Ride And Attraction Wait Times
As predicted by Disney CEO Bob Chapek, due to very limited guest capacity in the parks, FastPass in today’s experiment wouldn’t have been necessary for most attractions. And our reporters were pretty much able to ride anything they wanted to ride today with just a 5-15 minute wait per attraction.
But note that when a ride breaks down or experiences technical difficulties, or needs an enhanced cleaning, the socially distanced line can get a little bit longer than what’s comfortable; and when guests run out of social distancing markers on the ground, it can be difficult to figure out where the 6ft mark is. This could lead to some crowding if Cast Members aren’t there quickly to manage the process.
Speaking of virtual queues, the rides and attractions may not have ’em, but those popular stores definitely can if needed!
Locations like The Emporium and Uptown Jewelers in Disney World’s Magic Kingdom have the ability to turn on and off their virtual queue line systems depending on crowd-levels. These shops are allowing only a fraction of their capacity inside at a time, so on busy days, there may be waits.
While it’s weird to have to get into a virtual line to just pop in and check out the newest necklaces, it does seem to be a procedure that’s working for Disney right now when days get busy at Disney Springs. And we like that it allows guests to continue to enjoy the park while technically “waiting in line” to get into a shop.
Characters no longer meet face to face, give hugs, or take photos with guests (unless they’re selfie photos from afar), but you can still see them every day!
Character Cavalcades and boat float-bys are a new, fun way to see characters at sporadic, super random times. Why sporadic and super random? To make sure guests don’t congregate together in anticipation of catching the show.
While it’s a bummer to not be able to meet Mickey for a hug, the Cavalcades we saw were SO much fun! Merida and Gaston on horses? A Trolley full of Hundred Acre Wood pals? Aladdin and Mary Poppins on the same float? The crystal PRINCESS FLOAT back in action?
We saw a LOT of characters and it was a LOT of fun. So while it’s different from what we’re used to, the random “you never know when you’ll next see a character” factor is a rad throwback for many of us to our childhood where Disney characters were always out and about and you never knew who you’d see!
So, overall, the Disney Cast Member preview we attended went well. The park seemed deserted, guests were generally following the rules, and wait times were minimal except at the most popular rides and attractions. Of course, we didn’t see everything that went on in the park. If you had different experiences you’d like to share, please let us know in the comments.

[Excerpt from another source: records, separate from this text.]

### src/design/sscc_regs.svh
// Purpose: Register map, field positions, reset values and counts.
// Assumes: Printed offsets are register indices; byte address is 4 x index.
// Notes:   Definitions only.
`ifndef SSCC_REGS_SVH
`define SSCC_REGS_SVH

// Register indices (word address bits [7:2])
`define SSCC_IDX_PLL_ONE      6'h18
`define SSCC_IDX_PLL_TWO      6'h19
`define SSCC_IDX_SHAPE        6'h1a
`define SSCC_IDX_LOAD_RESETS  6'h1b
`define SSCC_IDX_STATUS       6'h20

// Reset values
`define SSCC_RST_PLL_ONE      8'hf8
`define SSCC_RST_PLL_TWO      8'h18
`define SSCC_RST_SHAPE        8'h00
`define SSCC_RST_LOAD_RESETS  8'h02

// Range / pump / filter fields
`define SSCC_RANGE_MSB        7
`define SSCC_RANGE_LSB        5
`define SSCC_PUMP_MSB         4
`define SSCC_PUMP_LSB         3
`define SSCC_FILT_MSB         2
`define SSCC_FILT_LSB         0

// Spread shape and enable fields
`define SSCC_RATE_MSB         7
`define SSCC_RATE_LSB         6
`define SSCC_BOOST_BIT        5
`define SSCC_GAIN_BIT         4
`define SSCC_WIDTH_MSB        3
`define SSCC_WIDTH_LSB        2
`define SSCC_SYNC_EN_BIT      1
`define SSCC_ENABLE_BIT       0

// Load and line reset fields
`define SSCC_LOAD_BIT         7
`define SSCC_FIFO_LINE_BIT    6
`define SSCC_WAVE_LINE_BIT    5
`define SSCC_LOCK2_OVR_BIT    4
`define SSCC_LOCK1_OVR_BIT    3
`define SSCC_MAX_RATE_BIT     2
`define SSCC_MODE_MSB         1
`define SSCC_MODE_LSB         0

// Mode codes
`define SSCC_MODE_OUT_MULT    2'h0
`define SSCC_MODE_ALL_MULT    2'h1
`define SSCC_MODE_OFF         2'h2
`define SSCC_MODE_ALL_NOMULT  2'h3

// Rate codes
`define SSCC_RATE_X1          2'h0
`define SSCC_RATE_X2          2'h1
`define SSCC_RATE_X4          2'h2

// Total spread in units of 0.3125 %, per width code
`define SSCC_WIDTH_5P0        6'h10
`define SSCC_WIDTH_2P5        6'h08
`define SSCC_WIDTH_1P25       6'h04
`define SSCC_WIDTH_0P625      6'h02

// AXI responses
`define SSCC_RESP_OKAY        2'h0
`define SSCC_RESP_SLVERR      2'h2

// Base modulation step period in aclk cycles at 1x
`define SSCC_TICK_CYCLES      64

`endif

### src/design/sscc_pkg.sv
// Purpose: Types shared by the spread clock control files.
// Assumes: Constants live in sscc_regs.svh.
// Notes:   One-hot start sequencer and packed state records.
package sscc_pkg;

  typedef enum logic [2:0]
  {
    SSCC_IDLE      = 3'b001,
    SSCC_WAIT_SYNC = 3'b010,
    SSCC_RUN       = 3'b100
  } sscc_state_e;

  typedef struct packed
  {
    logic              aw_held;
    logic [5:0]        aw_idx;
    logic              w_held;
    logic [7:0]        w_data;
    logic              w_lane0;
    logic              bvalid;
    logic [1:0]        bresp;
    logic              rvalid;
    logic [1:0]        rresp;
    logic [7:0]        rdata;
    logic [7:0]        pll_one;
    logic [7:0]        pll_two;
    logic [7:0]        shape;
    logic [7:0]        load_resets;
    logic              load_pulse;
    logic              fifo_reset;
    logic              wave_reset;
    sscc_state_e       seq;
  } sscc_main_s;

  typedef struct packed
  {
    logic [7:0]        tick_cnt;
    logic [6:0]        position;
    logic              going_up;
  } sscc_wave_s;

endpackage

Were there hiccups? Yes. Are they debilitating for Disney? No. The hiccups we saw and experienced are mostly fixable, which is why Disney prioritizes running events like Cast Member and Annual Passholder previews. Run the show, find the bugs, fix ’em, run the show again. That’s why shows rehearse.
We’ll be experiencing the (likely more populated) Annual Passholder Preview later this week, and the official Re-Opening Day this weekend, to see any implemented updates to current policies and procedures.
Disney stated in a health and safety media panel today that they weren’t “complacent” about the protocol they were implementing, and that they were eager to continue to learn and update their policies based on data and experience gathered both here in Orlando and at Disney parks around the world. So it will be interesting to see what evolves.
As always, we’ll be sharing with you any changes to Disney’s plans as well as our own experiences and those of our readers in the parks as the re-opening continues.
Are you headed to Disney World soon? Are there more measures you think Disney should implement to keep guests and Cast Members safe? Let us know in the comments.